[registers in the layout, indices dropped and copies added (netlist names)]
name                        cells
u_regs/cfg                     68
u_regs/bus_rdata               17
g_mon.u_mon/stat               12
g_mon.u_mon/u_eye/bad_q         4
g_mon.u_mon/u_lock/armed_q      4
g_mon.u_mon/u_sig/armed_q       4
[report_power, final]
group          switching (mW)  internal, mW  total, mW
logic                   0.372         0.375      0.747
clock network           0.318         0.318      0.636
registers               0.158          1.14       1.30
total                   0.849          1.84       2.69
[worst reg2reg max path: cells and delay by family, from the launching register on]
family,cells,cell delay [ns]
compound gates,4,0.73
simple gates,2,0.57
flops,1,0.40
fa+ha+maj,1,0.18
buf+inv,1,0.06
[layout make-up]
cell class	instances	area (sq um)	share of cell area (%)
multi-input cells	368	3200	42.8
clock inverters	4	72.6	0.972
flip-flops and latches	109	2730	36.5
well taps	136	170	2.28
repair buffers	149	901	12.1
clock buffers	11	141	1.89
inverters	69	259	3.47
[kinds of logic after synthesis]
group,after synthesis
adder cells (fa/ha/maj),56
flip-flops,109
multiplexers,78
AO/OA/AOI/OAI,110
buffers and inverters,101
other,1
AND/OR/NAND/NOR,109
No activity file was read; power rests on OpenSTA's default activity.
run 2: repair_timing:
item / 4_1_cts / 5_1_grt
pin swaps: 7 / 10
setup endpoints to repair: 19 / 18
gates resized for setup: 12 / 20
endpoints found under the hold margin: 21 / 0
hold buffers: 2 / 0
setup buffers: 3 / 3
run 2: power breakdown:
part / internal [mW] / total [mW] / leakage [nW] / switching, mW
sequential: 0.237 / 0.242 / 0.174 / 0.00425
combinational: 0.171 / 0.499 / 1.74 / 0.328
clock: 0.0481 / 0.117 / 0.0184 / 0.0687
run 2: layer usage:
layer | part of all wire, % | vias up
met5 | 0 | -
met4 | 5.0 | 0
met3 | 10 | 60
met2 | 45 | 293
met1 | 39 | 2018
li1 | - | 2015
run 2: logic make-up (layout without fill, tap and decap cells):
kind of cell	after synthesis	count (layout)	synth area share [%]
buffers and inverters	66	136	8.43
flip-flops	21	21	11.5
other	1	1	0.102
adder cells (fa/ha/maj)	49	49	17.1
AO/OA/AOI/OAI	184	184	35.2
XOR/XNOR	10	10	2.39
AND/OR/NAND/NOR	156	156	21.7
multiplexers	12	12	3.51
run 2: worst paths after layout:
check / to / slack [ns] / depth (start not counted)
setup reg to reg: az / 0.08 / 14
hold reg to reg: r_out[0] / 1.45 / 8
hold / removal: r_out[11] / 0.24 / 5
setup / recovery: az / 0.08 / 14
<file path="config.mk">
export PLATFORM = sky130hd
export DESIGN_NAME = port_ctl_reg
export DESIGN_NICKNAME = d
export VERILOG_FILES = /design/src/rtl/psc_pkg.sv /design/src/rtl/psc_chg_flag.sv /design/src/rtl/psc_rst_timer.sv /design/src/rtl/port_ctl_reg.sv
export SDC_FILE = /design/constraint.sdc
export NUM_CORES = 1
export LEC_CHECK = 0
export ABC_AREA = 0
export CAP_MARGIN = 15
export CORE_MARGIN = 2
export CORE_UTILIZATION = 60
export CTS_BUF_LIST = sky130_fd_sc_hd__clkbuf_8 sky130_fd_sc_hd__clkbuf_16
export CTS_CLUSTER_DIAMETER = 150
export DETAILED_ROUTE_END_ITERATION = 16
export DONT_BUFFER_PORTS = 1
export PLACE_DENSITY = 0.86
export SLEW_MARGIN = 30
export SYNTH_ARGS = -nofsm -noshare
export SYNTH_HDL_FRONTEND = slang
export SYNTH_SLANG_ARGS = --single-unit
</file>
<file path="constraint.sdc">
create_clock -name clk -period 1.5 [get_ports clk]
set_clock_uncertainty 0.05 [all_clocks]
set_input_delay 0.15 -clock clk [delete_from_list [all_inputs] [get_ports clk]]
set_output_delay 0.15 -clock clk [all_outputs]
set_load 0.02 [all_outputs]
</file>
<file path="src/rtl/psc_pkg.sv">
// Field positions and shared codes for the port status/control word.
// Assumes a 32-bit word. Software decodes these positions, so they are fixed.
package psc_pkg;
    localparam int WORD_W    = 32;
    localparam int B_CONN    = 0;
    localparam int B_EN      = 1;
    localparam int B_OC      = 3;
    localparam int B_RST     = 4;
    localparam int B_PLS_LO  = 5;
    localparam int B_PLS_HI  = 8;
    localparam int B_PWR     = 9;
    localparam int B_SPD_LO  = 10;
    localparam int B_SPD_HI  = 13;
    localparam int B_IND_LO  = 14;
    localparam int B_IND_HI  = 15;
    localparam int B_STB     = 16;
    localparam int B_CHG_LO  = 17;
    localparam int B_CHG_HI  = 23;
    localparam int B_WAKE_LO = 25;
    localparam int B_WAKE_HI = 27;
    localparam int B_REM     = 30;
    localparam int NUM_CHG   = B_CHG_HI - B_CHG_LO + 1;
    localparam int PLS_W     = B_PLS_HI - B_PLS_LO + 1;

    // Change-flag index, in the order of the flags in the word.
    typedef enum logic [2:0] {
        CHG_CONN = 3'd0, CHG_EN = 3'd1, CHG_WARM = 3'd2, CHG_OC = 3'd3,
        CHG_RST  = 3'd4, CHG_LINK = 3'd5, CHG_L1 = 3'd6
    } chg_e;

    localparam logic [PLS_W-1:0] LS_U0     = 4'd0;
    localparam logic [PLS_W-1:0] LS_U3     = 4'd3;
    localparam logic [PLS_W-1:0] LS_RESUME = 4'd15;
endpackage

</file>
<file path="src/rtl/psc_chg_flag.sv">
// One sticky change flag. A set event raises it, and a write of 1 clears it.
// Assumes set_i and clr_i are synchronous single-cycle qualifiers. Set wins over clear.
module psc_chg_flag (
    input  logic clk,
    input  logic rst_n,
    input  logic set_i,
    input  logic clr_i,
    output logic flag_o
);
    logic flag_q;

    // Hold the flag: set has priority over clear.
    always_ff @(posedge clk) begin
        if (!rst_n)     flag_q <= 1'b0;
        else if (set_i) flag_q <= 1'b1;
        else if (clr_i) flag_q <= 1'b0;
    end

    assign flag_o = flag_q;

    p_w1c_r7: assert property (@(posedge clk) disable iff (!rst_n)
        (clr_i && !set_i) |=> !flag_o);
    p_set_wins_r8: assert property (@(posedge clk) disable iff (!rst_n)
        set_i |=> flag_o);
endmodule

</file>
<file path="src/rtl/psc_rst_timer.sv">
// Self-clearing port reset timer. Once started, busy_o stays high for RST_CYC cycles.
// done_o is high in the last of those cycles. A start while busy is ignored.
module psc_rst_timer #(
    parameter int RST_CYC = 20
) (
    input  logic clk,
    input  logic rst_n,
    input  logic start_i,
    output logic busy_o,
    output logic done_o
);
    localparam int CNT_W = (RST_CYC > 1) ? $clog2(RST_CYC) : 1;
    localparam logic [CNT_W-1:0] LOAD = CNT_W'(RST_CYC - 1);

    logic             busy_q;
    logic [CNT_W-1:0] cnt_q;

    // Load the counter on a start, count down while busy, and drop busy at zero.
    always_ff @(posedge clk) begin
        if (!rst_n) begin
            busy_q <= 1'b0;
            cnt_q  <= '0;
        end else if (busy_q) begin
            if (cnt_q == '0) busy_q <= 1'b0;
            else             cnt_q  <= cnt_q - 1'b1;
        end else if (start_i) begin
            busy_q <= 1'b1;
            cnt_q  <= LOAD;
        end
    end

    assign busy_o = busy_q;
    assign done_o = busy_q && (cnt_q == '0);

    p_start_r4: assert property (@(posedge clk) disable iff (!rst_n)
        (!busy_o && start_i) |=> busy_o);
    p_w0_noeffect_r4: assert property (@(posedge clk) disable iff (!rst_n)
        (!busy_o && !start_i) |=> !busy_o);
    p_end_r4: assert property (@(posedge clk) disable iff (!rst_n)
        done_o |=> !busy_o);
    p_hold_r4: assert property (@(posedge clk) disable iff (!rst_n)
        (busy_o && !done_o) |=> busy_o);
endmodule

</file>
<file path="src/rtl/port_ctl_reg.sv">
// Per-port status and control register for a USB root-hub port.
// Mixes read-only, read/write, write-1-to-set, write-1-to-clear, strobed and reserved fields.
// Assumes port inputs are synchronous to clk. Reads are combinational from the stored state.
module port_ctl_reg
    import psc_pkg::*;
#(
    parameter int RST_CYC = 20
) (
    input  logic              clk,
    input  logic              rst_n,
    input  logic              wr_en,
    input  logic [WORD_W-1:0] wr_data,
    output logic [WORD_W-1:0] rd_data,
    input  logic              conn_i,
    input  logic              ovc_i,
    input  logic [3:0]        speed_i,
    input  logic              removable_i,
    input  logic              warm_done_i,
    input  logic              l1_evt_i,
    output logic              port_active_o
);
    localparam int SPD_W  = B_SPD_HI - B_SPD_LO + 1;
    localparam int IND_W  = B_IND_HI - B_IND_LO + 1;
    localparam int WAKE_W = B_WAKE_HI - B_WAKE_LO + 1;

    logic              conn_q, ovc_q, rem_q, en_q, pwr_q;
    logic [SPD_W-1:0]  spd_q;
    logic [PLS_W-1:0]  pls_q;
    logic [IND_W-1:0]  ind_q;
    logic [WAKE_W-1:0] wake_q;
    logic              rst_busy, rst_done, conn_fall, stb_wr;
    logic [NUM_CHG-1:0] chg_set, chg_clr, chg_q;
    logic              unused_wr_bits;

    assign conn_fall = conn_q && !conn_i;
    assign stb_wr    = wr_en && wr_data[B_STB];

    // Sample the read-only status inputs.
    always_ff @(posedge clk) begin
        if (!rst_n) begin
            conn_q <= 1'b0;
            ovc_q  <= 1'b0;
            spd_q  <= '0;
            rem_q  <= 1'b0;
        end else begin
            conn_q <= conn_i;
            ovc_q  <= ovc_i;
            spd_q  <= speed_i;
            rem_q  <= removable_i;
        end
    end

    // Plain read/write fields: the written value replaces the old one.
    always_ff @(posedge clk) begin
        if (!rst_n) begin
            pwr_q  <= 1'b0;
            ind_q  <= '0;
            wake_q <= '0;
        end else if (wr_en) begin
            pwr_q  <= wr_data[B_PWR];
            ind_q  <= wr_data[B_IND_HI:B_IND_LO];
            wake_q <= wr_data[B_WAKE_HI:B_WAKE_LO];
        end
    end

    // Link state is taken only when the strobe bit is set in the same write.
    always_ff @(posedge clk) begin
        if (!rst_n)      pls_q <= LS_U0;
        else if (stb_wr) pls_q <= wr_data[B_PLS_HI:B_PLS_LO];
    end

    // Enable: set by reset completion; cleared by a write of 1 or by a disconnect.
    always_ff @(posedge clk) begin
        if (!rst_n)                                  en_q <= 1'b0;
        else if (rst_done)                           en_q <= 1'b1;
        else if ((wr_en && wr_data[B_EN]) || conn_fall) en_q <= 1'b0;
    end

    psc_rst_timer #(.RST_CYC(RST_CYC)) u_rst_timer (
        .clk     (clk),
        .rst_n   (rst_n),
        .start_i (wr_en && wr_data[B_RST]),
        .busy_o  (rst_busy),
        .done_o  (rst_done)
    );

    // Set events of the change flags, one per flag index.
    always_comb begin
        chg_set                = '0;
        chg_set[int'(CHG_CONN)] = conn_i ^ conn_q;
        chg_set[int'(CHG_EN)]   = conn_fall && en_q && !rst_done;
        chg_set[int'(CHG_WARM)] = warm_done_i;
        chg_set[int'(CHG_OC)]   = ovc_i ^ ovc_q;
        chg_set[int'(CHG_RST)]  = rst_done;
        chg_set[int'(CHG_LINK)] = stb_wr && (wr_data[B_PLS_HI:B_PLS_LO] != pls_q);
        chg_set[int'(CHG_L1)]   = l1_evt_i;
    end

    assign chg_clr = wr_en ? wr_data[B_CHG_HI:B_CHG_LO] : '0;

    for (genvar g = 0; g < NUM_CHG; g++) begin : g_chg
        psc_chg_flag u_flag (
            .clk    (clk),
            .rst_n  (rst_n),
            .set_i  (chg_set[g]),
            .clr_i  (chg_clr[g]),
            .flag_o (chg_q[g])
        );
    end

    // Assemble the read word; reserved bits and the strobe read zero.
    always_comb begin
        rd_data                       = '0;
        rd_data[B_CONN]               = conn_q;
        rd_data[B_EN]                 = en_q;
        rd_data[B_OC]                 = ovc_q;
        rd_data[B_RST]                = rst_busy;
        rd_data[B_PLS_HI:B_PLS_LO]    = pls_q;
        rd_data[B_PWR]                = pwr_q;
        rd_data[B_SPD_HI:B_SPD_LO]    = spd_q;
        rd_data[B_IND_HI:B_IND_LO]    = ind_q;
        rd_data[B_CHG_HI:B_CHG_LO]    = chg_q;
        rd_data[B_WAKE_HI:B_WAKE_LO]  = wake_q;
        rd_data[B_REM]                = rem_q;
    end

    assign port_active_o = en_q && (pls_q < LS_U3);

    assign unused_wr_bits = ^{wr_data[B_CONN], wr_data[2], wr_data[B_OC],
                              wr_data[B_SPD_HI:B_SPD_LO], wr_data[24],
                              wr_data[31:28]};

    p_ro_conn_r1: assert property (@(posedge clk) disable iff (!rst_n)
        1'b1 |=> (rd_data[B_CONN] == $past(conn_i)));
    p_strobe_gate_r3: assert property (@(posedge clk) disable iff (!rst_n)
        !stb_wr |=> $stable(rd_data[B_PLS_HI:B_PLS_LO]));
    p_done_enables_r5: assert property (@(posedge clk) disable iff (!rst_n)
        rst_done |=> (rd_data[B_EN] && rd_data[B_CHG_LO + int'(CHG_RST)]));
    p_en_w1c_r6: assert property (@(posedge clk) disable iff (!rst_n)
        (wr_en && wr_data[B_EN] && !rst_done) |=> !rd_data[B_EN]);
endmodule

</file>
`config.mk`:
```
export PLATFORM = sky130hd
export DESIGN_NAME = bpio_port
export DESIGN_NICKNAME = d
export VERILOG_FILES = /design/src/rtl/bpio_pkg.sv /design/src/rtl/bpio_regs.sv /design/src/rtl/bpio_match.sv /design/src/rtl/bpio_readmux.sv /design/src/rtl/bpio_port.sv
export SDC_FILE = /design/constraint.sdc
export NUM_CORES = 1
export LEC_CHECK = 0
export CELL_PAD_IN_SITES_DETAIL_PLACEMENT = 0
export CELL_PAD_IN_SITES_GLOBAL_PLACEMENT = 2
export CORE_ASPECT_RATIO = 1.4
export CORE_UTILIZATION = 31
export DETAILED_ROUTE_END_ITERATION = 7
export PLACE_DENSITY = 0.83
export RECOVER_POWER = 50
export SYNTH_ARGS = -nofsm -noshare
export SYNTH_HDL_FRONTEND = slang
export SYNTH_HIERARCHICAL = 1
export SYNTH_SLANG_ARGS = --single-unit
```
`constraint.sdc`:
```
create_clock -name clk -period 2.1 [get_ports clk]
set_input_delay 0.42 -clock clk [delete_from_list [all_inputs] [get_ports clk]]
set_output_delay 0.42 -clock clk [all_outputs]
set_load 0.02 [all_outputs]
```
`src/rtl/bpio_pkg.sv`:
```
package bpio_pkg;
  localparam logic [1:0] OFS_DATA = 2'd0;
  localparam logic [1:0] OFS_DIR  = 2'd1;
  localparam logic [1:0] OFS_MASK = 2'd2;
  localparam logic [1:0] OFS_CTRL = 2'd3;
  localparam int AUX_W = 2;

  typedef enum logic [1:0] {
    FN_AND  = 2'b00,
    FN_OR   = 2'b01,
    FN_NAND = 2'b10,
    FN_NOR  = 2'b11
  } match_fn_e;

  typedef struct packed {
    logic [AUX_W-1:0] aux_val;
    logic [AUX_W-1:0] aux_dir;
    logic             rsvd;
    logic             irq_en;
    match_fn_e        fn;
  } ctrl_t;
endpackage

```
`src/rtl/bpio_regs.sv`:
```
module bpio_regs
  import bpio_pkg::*;
#(
  parameter int PORT_W = 8
) (
  input  logic              clk,
  input  logic              rst,
  input  logic              wr_en,
  input  logic [1:0]        addr,
  input  logic [PORT_W-1:0] wr_data,
  output logic [PORT_W-1:0] dir_q,
  output logic [PORT_W-1:0] latch_q,
  output logic [PORT_W-1:0] mask_q,
  output ctrl_t             ctrl_q
);
  ctrl_t ctrl_wr;

  always_comb begin
    ctrl_wr      = ctrl_t'(wr_data[7:0]);
    ctrl_wr.rsvd = 1'b0;
  end

  always_ff @(posedge clk) begin
    if (rst) begin
      dir_q   <= '0;
      latch_q <= '0;
      mask_q  <= '0;
      ctrl_q  <= '0;
    end else if (wr_en) begin
      case (addr)
        OFS_DATA: latch_q <= (latch_q & ~dir_q) | (wr_data & dir_q);
        OFS_DIR:  dir_q   <= wr_data;
        OFS_MASK: mask_q  <= wr_data;
        default:  ctrl_q  <= ctrl_wr;
      endcase
    end
  end
endmodule

```
`src/rtl/bpio_match.sv`:
```
module bpio_match
  import bpio_pkg::*;
#(
  parameter int PORT_W = 8
) (
  input  logic [PORT_W-1:0] lines,
  input  logic [PORT_W-1:0] mask,
  input  match_fn_e         fn,
  output logic              hit
);
  logic [PORT_W-1:0] and_term;
  logic [PORT_W-1:0] or_term;

  for (genvar i = 0; i < PORT_W; i++) begin : g_bit
    assign and_term[i] = mask[i] ? lines[i] : 1'b1;
    assign or_term[i]  = mask[i] & lines[i];
  end

  logic all_set;
  logic any_set;
  assign all_set = &and_term;
  assign any_set = |or_term;

  always_comb begin
    case (fn)
      FN_AND:  hit = all_set;
      FN_OR:   hit = any_set;
      FN_NAND: hit = ~all_set;
      default: hit = ~any_set;
    endcase
  end
endmodule

```
`src/rtl/bpio_readmux.sv`:
```
module bpio_readmux
  import bpio_pkg::*;
#(
  parameter int PORT_W = 8
) (
  input  logic              clk,
  input  logic              rst,
  input  logic              rd_en,
  input  logic [1:0]        addr,
  input  logic [PORT_W-1:0] line_val,
  input  logic [PORT_W-1:0] dir_q,
  input  logic [PORT_W-1:0] mask_q,
  input  ctrl_t             ctrl_q,
  input  logic [AUX_W-1:0]  aux_in,
  output logic [PORT_W-1:0] rd_data,
  output logic              rd_valid
);
  localparam int PAD_W = PORT_W - 8;

  logic [AUX_W-1:0]  aux_merged;
  logic [PORT_W-1:0] ctrl_view;
  logic [PORT_W-1:0] sel;

  assign aux_merged = (aux_in & ~ctrl_q.aux_dir) | (ctrl_q.aux_val & ctrl_q.aux_dir);

  if (PAD_W > 0) begin : g_pad
    assign ctrl_view = {{PAD_W{1'b0}}, aux_merged, ctrl_q[5:0]};
  end else begin : g_nopad
    assign ctrl_view = {aux_merged, ctrl_q[5:0]};
  end

  always_comb begin
    case (addr)
      OFS_DATA: sel = line_val;
      OFS_DIR:  sel = dir_q;
      OFS_MASK: sel = mask_q;
      default:  sel = ctrl_view;
    endcase
  end

  always_ff @(posedge clk) begin
    if (rst) begin
      rd_data  <= '0;
      rd_valid <= 1'b0;
    end else begin
      rd_valid <= rd_en;
      if (rd_en) rd_data <= sel;
    end
  end
endmodule

```
`src/rtl/bpio_port.sv`:
```
module bpio_port
  import bpio_pkg::*;
#(
  parameter int PORT_W = 8
) (
  input  logic              clk,
  input  logic              rst,
  input  logic [1:0]        cpu_addr,
  input  logic              cpu_wr,
  input  logic [PORT_W-1:0] cpu_wdata,
  input  logic              cpu_rd,
  output logic [PORT_W-1:0] cpu_rdata,
  output logic              cpu_rvalid,
  input  logic [PORT_W-1:0] pin_in,
  output logic [PORT_W-1:0] pin_out,
  output logic [PORT_W-1:0] pin_oe,
  input  logic [1:0]        aux_in,
  output logic [1:0]        aux_out,
  output logic [1:0]        aux_oe,
  output logic              irq
);
  logic [PORT_W-1:0] dir_q;
  logic [PORT_W-1:0] latch_q;
  logic [PORT_W-1:0] mask_q;
  ctrl_t             ctrl_q;
  logic [PORT_W-1:0] line_val;
  logic              hit;
  logic              irq_q;

  bpio_regs #(.PORT_W(PORT_W)) regs_i (
    .clk     (clk),
    .rst     (rst),
    .wr_en   (cpu_wr),
    .addr    (cpu_addr),
    .wr_data (cpu_wdata),
    .dir_q   (dir_q),
    .latch_q (latch_q),
    .mask_q  (mask_q),
    .ctrl_q  (ctrl_q)
  );

  // inputs follow the pins, outputs follow the latch
  assign line_val = (pin_in & ~dir_q) | (latch_q & dir_q);

  bpio_match #(.PORT_W(PORT_W)) match_i (
    .lines (line_val),
    .mask  (mask_q),
    .fn    (ctrl_q.fn),
    .hit   (hit)
  );

  bpio_readmux #(.PORT_W(PORT_W)) rmux_i (
    .clk      (clk),
    .rst      (rst),
    .rd_en    (cpu_rd),
    .addr     (cpu_addr),
    .line_val (line_val),
    .dir_q    (dir_q),
    .mask_q   (mask_q),
    .ctrl_q   (ctrl_q),
    .aux_in   (aux_in),
    .rd_data  (cpu_rdata),
    .rd_valid (cpu_rvalid)
  );

  always_ff @(posedge clk) begin
    if (rst) irq_q <= 1'b0;
    else     irq_q <= ctrl_q.irq_en & hit;
  end

  assign irq     = irq_q;
  assign pin_out = latch_q;
  assign pin_oe  = dir_q;
  assign aux_out = ctrl_q.aux_val;
  assign aux_oe  = ctrl_q.aux_dir;
endmodule

```
==> results <==
[cell usage after synthesis, drive strengths merged]
cell / count / share of area (%)
clkbuf: 4 / 0.68
dfxtp: 41 / 37
mux4: 6 / 6.5
and3b: 2 / 0.80
a21oi: 2 / 0.46
o21a: 1 / 0.34
nand3: 2 / 1.0
conb: 1 / 0.17
and4bb: 8 / 4.6
o21ai: 4 / 0.91
mux2: 8 / 5.5
nor2: 8 / 1.4
a31o: 1 / 0.40
nor3b: 1 / 0.34
nor2b: 4 / 1.1
nand4: 1 / 0.28
a222oi: 1 / 0.46
inv: 5 / 0.85
xnor2: 1 / 0.40
nand3b: 2 / 0.85
nand2b: 39 / 11
a2111oi: 1 / 0.68
a32oi: 1 / 0.40
a22oi: 4 / 1.4
mux2i: 41 / 19
buf: 10 / 3.5
[area by class of cell]
| class | count | area [sq um] | share of cell area [%] |
|---|---|---|---|
| clock buffers | 6 | 82.6 | 2.81 |
| multi-input cells | 139 | 1250 | 42.7 |
| clock inverters | 2 | 37.5 | 1.28 |
| flip-flops and latches | 41 | 821 | 27.9 |
| inverters | 5 | 18.8 | 0.638 |
| repair buffers | 62 | 608 | 20.7 |
| well taps | 95 | 119 | 4.04 |
[cells by family after synthesis]
family	count (synthesis)	share of synthesized area (%)
AO/OA/AOI/OAI	15	5.01
XOR/XNOR	1	0.398
buffers and inverters	19	5.01
flip-flops	41	37.3
multiplexers	55	30.6
other	1	0.171
AND/OR/NAND/NOR	67	21.5
[metal layers]
metal | GRT usage (%) | routed length (um)
met1 | 19.3 | 2350
met2 | 23.4 | 2530
met3 | 2.39 | 119
met4 | 5.43 | 88
met5 | 0 | 0
[per-stage QoR]
step / utilization [%] / setup WS, ns / hold slack (ns) / std cells / total power [uW]
2_1_floorplan: - / 0.485 / 0.458 / 199 / 1010
3_3_place_gp: 41.3 / 0.0894 / 0.476 / 342 / 1140
3_5_place_dp: 41.3 / 0.0862 / 0.483 / 342 / 1140
4_1_cts: 43.1 / 0.274 / 0.499 / 350 / 1810
5_1_grt: 42.7 / 0.122 / 0.519 / 350 / 1870
6_report: 42.7 / 0.212 / 0.494 / 350 / 1780
[worst max-delay path by stage]
stage	depth (start not counted)	end	slack, ns	from
global route	5	rmux_i/rd_data[1]	0.12	cpu_addr[0]
finish	5	rmux_i/rd_data[1]	0.21	cpu_addr[0]
global placement	7	irq	0.09	pin_in[5]
detailed placement	7	irq	0.09	pin_in[2]
CTS	1	pin_oe[6]	0.27	regs_i/dir_q[6]
floorplan	6	irq	0.48	regs_i/dir_q[5]
[placed cells by master, fill, tap and decap left out, types with 3 or more instances in the layout]
cell type / n
nor2_1: 8
mux2_4: 8
buf_4: 3
clkbuf_1: 4
mux2i_1: 41
nand2b_1: 39
dlygate4sd3_1: 11
a22oi_1: 4
nor2b_1: 4
clkdlybuf4s50_1: 42
mux4_2: 4
and4bb_1: 8
inv_1: 5
dfxtp_1: 41
o21ai_0: 4
clkbuf_8: 6
[critical path, stage by stage]
cell and delay [ns]:
dlygate4sd3_1 0.55, clkbuf_1 0.26, mux4_1 0.64, mux2i_1 0.15, nor2_1 0.05
[where the power goes]
part	internal [uW]	switching [uW]	total, uW
registers	802	22.5	824
logic	160	122	281
clock network	387	289	676
total	1350	433	1780
==> out/qor.csv <==
metric,value,unit
diodes,0,
drive_above_1_share,11.0,%
hold_viol_final,0,
grt_start_max_net_pins,50,
r2r_cells,6,
ys_ff_latch,41,
timing.final.crit_period,1.89,ns
grt_pass1_wl,8.05,mm
clk_latency,0.30,ns
powerDensity,606,nW/um^2
remaining_drc_errors,0,
cts_tree,done,
syn_inst,199,
run_status,completed,
netlist_area,2200,sq um
fin_skew,0.00732,ns
cts.sinks,41,
synth_nets,223,
hold_path_depth,2,
min_path_type,register to register,
end_kind,register,
first_global_vias,1535,
wl_per_cell,14.5,um
cp.arrival,2.07,ns
drt-pass1-iter-count,4,
dp_hpwl,3.64,mm
syn-mean-instance-area,11.0,sq um
ff2ff_setup_slack,0.43,ns
dpl_cell_area,2850,sq um
grt_setup_unrepaired,no,
cts_root_buffer,clkbuf_8,
ios,54,
p_leak,0.00121,uW
die_h,102,um
r2r-end,irq,
clk_pin_slew_worst_paths,0.07,ns
finalSetupViolations,0,
post_cts_resized,0,
synth_warnings,6,
via_per_inst,4.63,
max_cap_viol_count,0,
fin_area,2940,sq um
fill_cells,671,
wirelength,5.09,mm
tns,0,ns
yosysSeqAreaShare,37.3,%
cp_max_fo,4,
synthDistinctLibCells,31,
dieArea,7440,sq um
relSlewSlack,62.9,%
hold_path.startpoint,rmux_i/rd_data[1],
cts_buffers,5,
max_freq,0.530,GHz
drv_slew,0,
htree_num_levels,2,
num_rows,36,
critPathKind,input port to register,
start_util,31.9,%
holdPathEnd,rmux_i/rd_data[1],
io_buffers,53,
num-nets-final,278,
tightest_slew,0.555,ns
layout_worst_path_cycle_share,89.9,%
core,6890,sq um
clock_tree.buffer_depth,2,
grt_overflow_total,0,
antenna_found_initial,0,
num_vias,1620,
area_delta_synth_final,33.8,%
vdd.ir_drop.worst,0.289,mV
track_usage,14.5,%
crit_path_start_kind,input port,
r2r-start,regs_i/dir_q[7],
drt_iter0_markers,76,
post-cts-setup-buffer-count,0,
globalplace.congestion,0.788,
die_w,73.2,um
cts_hold_buffers,0,
worst_ep_required_time,2.29,ns
ant_nets,0,
Note: power is estimated with default switching activity, not from simulation.
$ cat src/rtl/tmr_irq_latch.sv
module tmr_irq_latch
    import tmr_pkg::*;
(
    input  logic                 clk,
    input  logic                 rst,
    input  logic                 match,
    input  logic                 ack,
    input  logic [ROUTE_W-1:0]   route,
    output logic                 pending,
    output logic [NUM_LINES-1:0] lines
);
    always_ff @(posedge clk) begin
        if (rst) begin
            pending <= 1'b0;
        end else if (ack) begin
            pending <= 1'b0;     // acknowledge beats a simultaneous match
        end else if (match) begin
            pending <= 1'b1;
        end
    end

    assign lines = pending ? route_onehot(route) : '0;
endmodule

##########

> **WORK INSTRUCTIONS**
From the records above, repeat exactly the lines from the one with "synthesized area (%)" through the one with "drive_above_1_share,11.0,%", both included.

> **TASK SOLUTION**
family	count (synthesis)	share of synthesized area (%)
AO/OA/AOI/OAI	15	5.01
XOR/XNOR	1	0.398
buffers and inverters	19	5.01
flip-flops	41	37.3
multiplexers	55	30.6
other	1	0.171
AND/OR/NAND/NOR	67	21.5
[metal layers]
metal | GRT usage (%) | routed length (um)
met1 | 19.3 | 2350
met2 | 23.4 | 2530
met3 | 2.39 | 119
met4 | 5.43 | 88
met5 | 0 | 0
[per-stage QoR]
step / utilization [%] / setup WS, ns / hold slack (ns) / std cells / total power [uW]
2_1_floorplan: - / 0.485 / 0.458 / 199 / 1010
3_3_place_gp: 41.3 / 0.0894 / 0.476 / 342 / 1140
3_5_place_dp: 41.3 / 0.0862 / 0.483 / 342 / 1140
4_1_cts: 43.1 / 0.274 / 0.499 / 350 / 1810
5_1_grt: 42.7 / 0.122 / 0.519 / 350 / 1870
6_report: 42.7 / 0.212 / 0.494 / 350 / 1780
[worst max-delay path by stage]
stage	depth (start not counted)	end	slack, ns	from
global route	5	rmux_i/rd_data[1]	0.12	cpu_addr[0]
finish	5	rmux_i/rd_data[1]	0.21	cpu_addr[0]
global placement	7	irq	0.09	pin_in[5]
detailed placement	7	irq	0.09	pin_in[2]
CTS	1	pin_oe[6]	0.27	regs_i/dir_q[6]
floorplan	6	irq	0.48	regs_i/dir_q[5]
[placed cells by master, fill, tap and decap left out, types with 3 or more instances in the layout]
cell type / n
nor2_1: 8
mux2_4: 8
buf_4: 3
clkbuf_1: 4
mux2i_1: 41
nand2b_1: 39
dlygate4sd3_1: 11
a22oi_1: 4
nor2b_1: 4
clkdlybuf4s50_1: 42
mux4_2: 4
and4bb_1: 8
inv_1: 5
dfxtp_1: 41
o21ai_0: 4
clkbuf_8: 6
[critical path, stage by stage]
cell and delay [ns]:
dlygate4sd3_1 0.55, clkbuf_1 0.26, mux4_1 0.64, mux2i_1 0.15, nor2_1 0.05
[where the power goes]
part	internal [uW]	switching [uW]	total, uW
registers	802	22.5	824
logic	160	122	281
clock network	387	289	676
total	1350	433	1780
==> out/qor.csv <==
metric,value,unit
diodes,0,
drive_above_1_share,11.0,%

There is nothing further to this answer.